そこそこ考えが落ち着いたっぽいタイミングで話を続ける。
「風呂に浮かべるんだろ?
この香り好きだ。速攻飲んでいい?」
「いいよ。すぐ支度するね」
菖蒲を束ねていた紐をほどいて湯船に浮かべるのを見てちょっと驚いた。
「バラすの?
片付け大変じゃね?」
「俺だけ裸なのってなんか恥ずかしいから……」
香りが広がるとかじゃなくて浴槽の中を隠したいのか。
10分したら来てって言われたから、その間に倒れた時のためにバスタオルを敷いたりナイトテーブルにも多めに水を置いたり浴衣を用意したり。
裸足になって脱衣所へのドアをノックして入って、浴室のドア越しに声を掛ける。
「どうだ?」
「いいよ」
俺が入ると、浴槽の縁に両腕を置いて胸より少し下までお湯から出した。
「ほんと良い香りだな。

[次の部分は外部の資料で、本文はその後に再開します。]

What follows belongs to an exercise in optimizing a design on an open flow for small area, a short achievable clock period and few clock cycles; a production flow would make more cautious choices. RTL that was checked went through simulation tests only; none was proved equivalent to the original. The RTL of runs 1, 3, 4, 7 and 8 was laid out without a check of its function. Power is estimated from default activity; no workload was simulated.

## flow/config.mk

```make
export PLATFORM = sky130hd
export DESIGN_NAME = ooo_core
export DESIGN_NICKNAME = ooo_core
export VERILOG_FILES = /design/flow/design.v
export SDC_FILE = /design/flow/constraint.sdc
export NUM_CORES = 4
export LEC_CHECK = 0
export CAP_MARGIN = 20
export CORE_MARGIN = 2
export CORE_UTILIZATION = 70
export PLACE_DENSITY = 0.8
export SLEW_MARGIN = 20
```

## flow/constraint.sdc

```tcl
create_clock -name core_clock -period 14.0 [get_ports {clk}]
set_input_delay 2.8000 -clock core_clock [delete_from_list [all_inputs] [get_ports {clk}]]
set_output_delay 2.8000 -clock core_clock [all_outputs]
set_load 0.01 [all_outputs]
```

## flow/design.v

```verilog
`timescale 1ns/100ps
module exec_unit
(
	input  logic [16-1:0] a,
	input  logic [16-1:0] b,
	input  logic [16-1:0] imm,
	input  logic                   sub,
	input  logic                   bimm,
	input  logic                   arith,
	input  logic                   gsel,
	input  logic                   psel,
	output logic [16-1:0] result
);
	localparam int DW = 16;
	logic [DW-1:0] opb;
	logic [DW-1:0] sum;
	logic [DW:0]   sum_c;
	assign opb = bimm ? imm : (b ^ {DW{sub}});
	assign sum_c = {a, 1'b1} + {opb, sub};
	assign sum   = sum_c[DW:1];
	assign result = ({DW{arith}} & sum)
	              | ({DW{gsel}}  & (a & b))
	              | ({DW{psel}}  & (a ^ b));
endmodule
`timescale 1ns/100ps
module ooo_core
(
	input  logic                   clk,
	input  logic                   rst_n,
	input  logic                   issue,
	input  logic [3:0]             op,
	input  logic [$clog2(8)-1:0]  rs1,
	input  logic [$clog2(8)-1:0]  rs2,
	input  logic [$clog2(8)-1:0]  rd,
	input  logic [16-1:0] imm,
	output logic                   dispatch_stall,
	output logic                   commit_valid,
	output logic [$clog2(8)-1:0]  commit_rd,
	output logic [16-1:0] commit_data
);
	localparam int NR = 8;
	localparam int RW = $clog2(8);
	localparam int DW = 16;
	logic [DW-1:0]          regs [NR];
	logic                   ex_valid;
	logic [RW-1:0]          ex_rd;
	logic [NR-1:0]          ex_sel1;    
	logic [DW-1:0]          ex_b;       
	logic                   ex_sub;     
	logic                   ex_bimm;    
	logic                   ex_arith;   
	logic                   ex_gsel;    
	logic                   ex_psel;    
	logic                   use_rs1;
	logic                   use_imm;
	logic [DW-1:0]          src_a;
	logic [DW-1:0]          src_b;
	logic [DW-1:0]          ex_result;
	logic [NR-1:0]          reg_en;
	logic [DW-1:0]          wdata_0;    
	logic [DW-1:0]          wdata_1;    
	assign dispatch_stall = 1'b0;
	assign use_rs1 = ~(op[2] & op[1]);             
	assign use_imm = op[2] & (op[1] | op[0]);      
	always_ff @(posedge clk)
	begin
		ex_valid <= rst_n & issue;
		ex_rd    <= rd;
		for (int k = 0; k < NR; k++)
			ex_sel1[k] <= (rs1 == RW'(k)) & use_rs1;
		ex_b[DW-1:NR] <= imm[DW-1:NR];
		for (int k = 0; k < NR; k++)
			ex_b[k] <= use_imm ? imm[k] : (rs2 == RW'(k));
		ex_sub   <= (op == 4'd1);
		ex_bimm  <= use_imm;
		ex_arith <= (op == 4'd0) | (op == 4'd1) | (op == 4'd5) | (op == 4'd6);
		ex_gsel  <= (op == 4'd2) | (op == 4'd3);
		ex_psel  <= (op == 4'd4) | (op == 4'd3);
	end
	always_comb
	begin
		src_a = '0;
		src_b = '0;
		for (int k = 0; k < NR; k++)
		begin
			src_a = src_a | ({DW{ex_sel1[k]}} & regs[k]);
			src_b = src_b | ({DW{ex_b[k]}} & regs[k]);
		end
	end
	exec_unit u_exec
	(
		.a      (src_a),
		.b      (src_b),
		.imm    (ex_b),
		.sub    (ex_sub),
		.bimm   (ex_bimm),
		.arith  (ex_arith),
		.gsel   (ex_gsel),
		.psel   (ex_psel),
		.result (ex_result)
	);
	assign wdata_0 = ex_result & {DW{rst_n}};
	assign wdata_1 = ex_result | {DW{~rst_n}};
	always_ff @(posedge clk)
	begin
		for (int k = 0; k < NR; k++)
		begin
			reg_en[k] = ~rst_n | (ex_valid & (ex_rd == RW'(k)));
			if (reg_en[k])
				for (int i = 0; i < DW; i++)
					regs[k][i] <= ((k >> i) & 1) ? wdata_1[i] : wdata_0[i];
		end
	end
	always_ff @(posedge clk)
	begin
		commit_valid <= rst_n & ex_valid;
		commit_rd    <= ex_rd;
		commit_data  <= ex_result;
	end
endmodule
```

## flow/flow/run.sh

```bash
#!/bin/bash
# The standard layout (standard.sh runs the standard flow's own ORFS make), with the
# resizer asked to repair setup timing to a margin beyond the clock period,
# so that it sizes the critical paths, and the ports buffered with a small
# buffer that the resizer upsizes where timing needs it.
set -euo pipefail
bash standard.sh SETUP_SLACK_MARGIN=10.3 'BUFFER_PORTS_ARGS=-buffer_cell sky130_fd_sc_hd__buf_1' 'CTS_ARGS=-sink_clustering_enable -repair_clock_nets -dont_use_dummy_load -root_buf sky130_fd_sc_hd__clkbuf_16 -buf_list sky130_fd_sc_hd__clkbuf_8 -sink_clustering_size 12 -sink_clustering_max_diameter 50' finish > orfs_make.log 2>&1
```

## flow/standard.sh

```bash
#!/bin/bash
# synth_recipe.tcl (not shown) runs the flow's synth.tcl, then flattens the netlist and writes it again
# the make line also repeats each setting of config.mk as NAME=value (left out here)
make -C /OpenROAD-flow-scripts/flow DESIGN_CONFIG=/design/flow/config.mk WORK_HOME=/design/flow/orfs CLKGATE_MAP_FILE= SYNTH_SCRIPT=/design/flow/synth_recipe.tcl "${@:-finish}"
```

==> key figures, run 1 <==
Status
  – Status: complete, no violations

Detailed routing
  – Avg WL per Cell: 26.6 um
  – Initial detailed-routing violation count: 1268
  – DR pass1 iterations: 8
  – Metal3 WL: 3.55 mm
  – Via count: 6574
  – Top sig layer: met4
  – Met2 wire length: 10.3 mm
  – # DRC: 0
  – Routed length on met1: 8.44 mm
  – Number of vias per cell: 7.61
  – Final WL: 23.0 mm
  – Antenna-violating nets left: 0

Placement
  – Routability cong.: 0.930
  – Dpl hpwl: 14.2 mm
  – Placed Cells: 843
  – Dpl ws: 9.47 ns
  – Port bufs: 51
  – Cell Area, Placed: 8590 um2

Die
  – Initial Util: 72.2%
  – # rows: 39
  – Top-Level Pins: 53
  – Die Width: 113 um
  – Area of the die: 12700 um2
  – Die extent in y: 113 um
  – CORE AREA: 11500 um2

CTS
  – Clock-pin slew on the worst setup and hold paths: 0.09 ns
  – CTS tree: yes
  – CTS root buffer: clkbuf_16
  – Clock tree buffer depth: 2
  – CTS H-Tree Depth: 4
  – TritonCTS Sinks: 181
  – Num CTS Buffers: 17
  – Worst skew pair latency: 0.38 ns

Worst setup path
  – Worst path max stage delay: 0.47 ns
  – CP required: 14.15 ns
  – Critical Path Source Type: input port
  – Crit end category: flip-flop
  – WS Path Type: input port to flip-flop
  – Critical path peak fanout: 21
  – Crit path DAT: 3.82 ns
  – CP cell instances: buf_1 > buf_8 > nand2_1 > o32ai_4
  – Worst path bufs/invs: 2
  – Crit-path leading delay family: compound AO/OA/AOI/OAI gates
  – Slowest-stage cell, CP: o32ai_4

Timing
  – Peak Freq: 0.273 GHz
  – Worst slew margin: 20.5%
  – Final TNS setup: 0 ns
  – Layout Skew: 0.0296 ns
  – Max Transition Viols Final: 0
  – Final Critical Period: 3.67 ns
  – Fin. Hold Viols: 0
  – Slew @ Worst Pin: 1.19 ns
  – Setup violations, final: 0
  – Fin crit share: 26.2%
  – Final Worst Setup Slack: 10.33 ns
  – Unrepaired setup endpoints after global routing: false

Flow run
  – Max-Cap Viols: 0

Global routing
  – GRT Total Usage: 36.0%
  – First-pass GRT wire length: 34.1 mm
  – Grt total ovfl: 0
  – Vias in the first global route: 6271
  – Largest net degree at the start of global routing: 34
  – Antenna violations before repair: 0

Logic synthesis
  – Top post-synthesis cells by count: a22oi_1 (135), edfxtp_1 (128), dfxtp_1 (53), nand2_1 (46), clkbuf_1 (45)
  – Post-synth EDFFs: 128
  – Total number of yosys warnings: 2
  – Async SR Flop Fraction: 0%
  – Post-Synthesis Cell Area: 8280 um2
  – Synth Flop Type: edfxtp_1
  – Sequential element share of the synthesized area: 59.2%
  – Yosys top cell area share: 46.4%
  – Most common cell in the netlist: a22oi_1
  – Synth unique cells: 60
  – Post-Syn Nets: 753
  – FF+latch count, synth: 181
  – Synthesized instance count: 689
  – Synth Area per Inst: 12.0 um2
  – Top cells by area, synth: edfxtp_1 (46%), dfxtp_1 (13%), a22oi_1 (12%)
  – Synth area leader: edfxtp_1

Power and ir drop
  – Power Dens Cells: 136 nW/um2
  – Worst VDD drop: 146 uV
  – Leakage: 3.20 nW

Final layout
  – Layout area overhead: 9.61%
  – Layout cells sized above 1: 9.71%
  – Ant diodes: 0
  – FILL cells: 698
  – Post-route design area: 9080 um2
  – FF+latch area: 4910 um2
  – Area of the multi-input gates: 3350 um2
  – Non-filler cells, final: 864
  – Nets: 787

Min path
  – Tightest Hold Check Type: flip-flop to flip-flop
==> worst register-to-register path, cell delays in order (launching register included) <==
cell and delay (ns):
dfxtp_1 0.92, a22oi_1 0.23, nand4_1 0.24, ha_1 0.28, a21o_1 0.19, a21o_1 0.24, a2111o_1 0.45, a21oi_4 0.32
xnor2_1 0.26, o22ai_2 0.20
==> metal layers <==
layer / vias to the layer above / GRT usage, %
met1: 3106 / 49.8
met3: 93 / 12.3
met5: - / 0
met2: 604 / 52.8
li1: 2771 / -
met4: 0 / 15.2
==> registers in the layout (all words and copies together), names as in the netlist, 3 cells and up <==
register,flops
commit_data,16
regs,128
ex_rd,3
ex_b,16
ex_sel1,8
commit_rd,3
==> cells in the final DEF, fill, tap and decap left out, types with 3 or more instances in the layout <==
cell type	netlist	routed
edfxtp_1	128	128
ha_1	31	30
o21ai_2	0	4
and2_1	8	7
o21a_1	6	6
buf_1	1	51
o21ai_0	37	31
clkbuf_8	0	16
nand2_1	46	46
a21o_1	7	7
a211oi_1	4	3
nand2b_1	8	8
dfxtp_1	53	49
buf_6	1	4
nor2_1	20	19
xnor2_1	18	18
or3_1	3	3
a22o_1	4	4
a22oi_1	135	133
inv_1	15	15
a31oi_4	0	3
nand3_1	8	8
nor3_1	4	4
nand4_1	32	32
a222oi_1	4	4
a21oi_1	12	10
and3_1	3	3
buf_4	1	8
==> metrics by stage <==
stage                     total power [W]  util (%)  hold slack (ns)
after CTS                         0.00121      77.7            0.372
after global placement           0.000939      74.9            0.354
after global routing              0.00128      79.2            0.389
after detailed placement         0.000952      74.9            0.360
after floorplan                  0.000865         -            0.343
final                             0.00124      79.2            0.371
==> power breakdown <==
| part | switching (W) | leakage (nW) | total, W | internal (W) |
|---|---|---|---|---|
| registers | 0.0000431 | 1.75 | 0.000690 | 0.000647 |
| logic | 0.000179 | 1.32 | 0.000284 | 0.000105 |
| clock network | 0.000150 | 0.127 | 0.000265 | 0.000115 |
| total | 0.000372 | 3.20 | 0.00124 | 0.000867 |
==> worst paths after layout <==
kind	start	end	slack, ns	cells after the start
setup / recovery	rst_n	regs[3][13]	10.33	4
hold / removal	ex_rd[2]	commit_rd[2]	0.37	0
setup reg to reg	ex_sel1[1]	regs[6][10]	10.38	9
hold reg to reg	ex_rd[2]	commit_rd[2]	0.37	0
==> layout make-up <==
type,instances,area share (%)
sequential,181,54.1
multi-input combinational,442,36.9
timing repair buffer,65,3.60
clock buffer,17,2.70
tap,143,1.97
inverter,16,0.717
==> kinds of logic (layout without fill, tap and decap cells) <==
kind of cell | count (synthesis) | after routing | share of synthesized area, %
xor gates and xnor gates | 20 | 20 | 2.11
muxes | 3 | 3 | 0.363
DFF | 181 | 181 | 59.2
other | 1 | 1 | 0.0453
AOI/OAI and AO/OA | 243 | 243 | 21.4
adders and majority gates | 32 | 32 | 4.92
and+or+nand+nor | 143 | 143 | 8.76
buffers and inverters | 66 | 98 | 3.16
==> what timing repair did <==
item / CTS / global route
endpoints found under the setup margin: 102 / 87
setup buffers: 0 / 3
gates resized for setup: 14 / 28
hold buffers: 0 / 0
pin swaps: 0 / 10
hold endpoints to repair: 0 / 0
==> inputs of run 2 (changes only) <==
--- a/flow/design.v
+++ b/flow/design.v
@@ -19,8 +19,8 @@
 	assign sum_c = {a, 1'b1} + {opb, sub};
 	assign sum   = sum_c[DW:1];
 	assign result = ({DW{arith}} & sum)
-	              | ({DW{gsel}}  & (a & b))
-	              | ({DW{psel}}  & (a ^ b));
+	              | ({DW{gsel}}  & (a & opb))
+	              | ({DW{psel}}  & (a ^ opb));
 endmodule
 `timescale 1ns/100ps
 module ooo_core
==> key figures, run 2 <==
Status
  – Status: complete, no violations

Final layout
  – Commonest non-fill, non-tap cell in the layout: a22oi_1
  – Flip-flop count of the largest register after layout: 128
  – Regs by FF count: regs (128), commit_data (16), ex_b (16)
  – Layout cells sized above 1: 8.38%
  – Non-filler cells, final: 847
  – Most frequent cells in the layout: a22oi_1 (131), edfxtp_1 (128), nand2_1 (51), buf_1 (51), dfxtp_1 (46)
  – Biggest register: regs
  – Layout area overhead: 7.26%
  – Nets: 755
  – Ant diodes: 0

CTS
  – CTS root buffer: clkbuf_16
  – Hold bufs inserted after CTS: 0
  – CTS H-Tree Depth: 4
  – Clock-pin slew on the worst setup and hold paths: 0.09 ns
  – CTS tree: yes
  – Num CTS Buffers: 17
  – Worst skew pair latency: 0.38 ns
  – TritonCTS Sinks: 181
  – Clock tree buffer depth: 2

Logic synthesis
  – Synth Flop Type: edfxtp_1
  – Async SR Flop Fraction: 0%
  – Most common cell in the netlist: a22oi_1
  – Top post-synthesis cells by count: a22oi_1 (132), edfxtp_1 (128), dfxtp_1 (53), clkbuf_1 (51), nand2_1 (51)
  – Synth area leader: edfxtp_1
  – Total number of yosys warnings: 2
  – Top cells by area, synth: edfxtp_1 (48%), dfxtp_1 (13%), a22oi_1 (12%)
  – Post-Synthesis Cell Area: 8080 um2
  – Yosys top cell area share: 47.6%
  – Post-Syn Nets: 732
  – Post-synth EDFFs: 128
  – Sequential element share of the synthesized area: 60.7%
  – Synth unique cells: 52
  – FF+latch count, synth: 181
  – Synthesized instance count: 683
  – Synth Area per Inst: 11.8 um2

Detailed routing
  – # DRC: 0
  – Final WL: 22.2 mm
  – DR pass1 iterations: 7
  – Initial detailed-routing violation count: 1247
  – Antenna-violating nets left: 0
  – Avg WL per Cell: 26.2 um
  – Number of vias per cell: 7.54
  – Via count: 6389

Worst setup path
  – CP required: 14.12 ns
  – Worst path bufs/invs: 0
  – Crit-path leading delay family: compound AO/OA/AOI/OAI gates
  – Crit path DAT: 3.83 ns
  – CP cell instances: a22oi_1 > nand4_1 > ha_2 > a21o_1 > a221o_2 > a211oi_4 > nor3_1 > a221o_1 > and2_2
  – Critical Path Source Type: flip-flop
  – Slowest-stage cell, CP: dfxtp_1
  – Critical path peak fanout: 16
  – Worst path max stage delay: 0.94 ns
  – WS Path Type: flip-flop to flip-flop
  – Crit end category: flip-flop

Global routing
  – Antenna violations before repair: 0
  – First-pass GRT wire length: 33.7 mm
  – Vias in the first global route: 6129
  – Grt total ovfl: 0
  – Largest net degree at the start of global routing: 33
  – GRT Total Usage: 35.9%

Placement
  – Dpl hpwl: 13.9 mm
  – Routability cong.: 0.992
  – Placed Cells: 825
  – Port bufs: 51

Timing
  – Max Transition Viols Final: 0
  – Fin crit share: 26.5%
  – Slew @ Worst Pin: 1.12 ns
  – Unrepaired setup endpoints after global routing: false
  – Fin. Hold Viols: 0
  – Peak Freq: 0.269 GHz
  – Final Critical Period: 3.71 ns
  – Setup violations, final: 0
  – Final TNS setup: 0 ns
  – Layout Skew: 0.0295 ns
  – WHS: 0.366 ns
  – Worst slew margin: 25.6%

Flow run
  – Max-Cap Viols: 0

Die
  – Die Width: 111 um
  – Die extent in y: 111 um
  – # rows: 39
  – Top-Level Pins: 53
  – Initial Util: 71.4%
  – CORE AREA: 11300 um2
  – Area of the die: 12400 um2

Power and ir drop
  – Final Power: 0.00122 W
  – Leakage: 3.03 nW
  – Power Dens Cells: 141 nW/um2
  – Worst VDD drop: 111 uV

Min path
  – Tightest Hold Check Type: flip-flop to flip-flop
## run 2: cell types whose count changed in the layout (fill, tap and decap cells not counted), moves of 4 or more
cell     before  now
nand2_1      46   51
dfxtp_4       2    7
nor3_1        4    9
buf_6         4    0
o21a_1        6    2
inv_1        15   11
ha_1         30   15
a21oi_1      10   15
a221o_1       1    5
## run 2: worst register-to-register path: stages (launching register included)
cell,delay [ns]
dfxtp_1,0.94
a22oi_1,0.22
nand4_1,0.23
ha_2,0.34
a21o_1,0.18
a221o_2,0.42
a211oi_4,0.39
nor3_1,0.09
a221o_1,0.36
and2_2,0.28
## run 2: stage by stage
step,util [%],worst slack [ns],instance area [um2]
after floorplan,-,10.25,8150
after global placement,73.5,9.96,8320
after detailed placement,73.5,9.85,8320
after CTS,75.8,10.31,8580
after global routing,76.6,10.27,8670
final,76.6,10.29,8670
## run 2: cell families after synthesis
family / after synthesis / share of synthesized area, %
xor+xnor: 19 / 2.06
buf+inv: 68 / 3.30
compound gates: 234 / 20.6
fa+ha+maj: 17 / 2.73
mux: 2 / 0.263
flops: 181 / 60.7
simple gates: 161 / 10.3
other cells: 1 / 0.0464
## run 2: area by class of cell
| type | instances | area, um2 |
|---|---|---|
| Multi-Input combinational cell | 434 | 3000 |
| Timing Repair Buffer | 61 | 267 |
| Tap cell | 143 | 179 |
| Inverter | 11 | 41.3 |
| Sequential cell | 181 | 4930 |
| Fill cell | 712 | 2650 |
| Clock buffer | 17 | 245 |
## run 2: what timing repair did
action | in CTS | in global routing
pin swaps | 0 | 6
endpoints found under the hold margin | 0 | 0
setup endpoints to repair | 76 | 72
setup buffers | 0 | 5
resized for setup | 10 | 21
## run 2: worst paths after layout
path,end,start,slack [ns],depth (start not counted)
min reg2reg,commit_rd[2],ex_rd[2],0.37,0
max,regs[2][11],ex_sel1[2],10.29,9
max reg2reg,regs[2][11],ex_sel1[2],10.29,9
min,commit_rd[2],ex_rd[2],0.37,0
## run 2: report_power, final
group | internal (W) | total, W | leakage, nW | switching, W
Clock | 0.000115 | 0.000267 | 0.127 | 0.000152
Sequential | 0.000649 | 0.000701 | 1.76 | 0.0000514
Combinational | 0.0000931 | 0.000255 | 1.15 | 0.000162
## run 2: per-layer routing
metal	track usage, %	wire length, um	vias up
met4	15.3	826	0
met5	0	0	-
met2	54.1	9900	594
met3	11.4	3310	107
li1	-	-	2715
met1	49.0	8130	2973
Testbench counts of run 2, summed over its fixed seeds: cycles 24,016.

俺も後で入ろ」
一緒に入ろうかとも思ったけど、のぼせた時になんとかしやすいように俺は服を着てた方が良い。のぼせたのはホワイトデーの1回きりだけど念のため。
「主は葉っぱよりも薔薇の方が似合うよ。薔薇も今が開花時期だから香りが気に入ったら試してみようよ」
「……そうか?
じゃあ今度な」
予想外の言葉にどうしたらいいかちょっと分からなくなった。
だんだん怖がられなくなってきてるとは思ってたけど、俺に花が、しかもバラが似合うとまで思われてたなんて。
どうしよう。ここで噛みついたらせっかくの打ち解け具合が台無しになるかな。
嬉しくて噛みつきたいような、嬉しいから噛みつけないような。自分でも解んない変な感じ。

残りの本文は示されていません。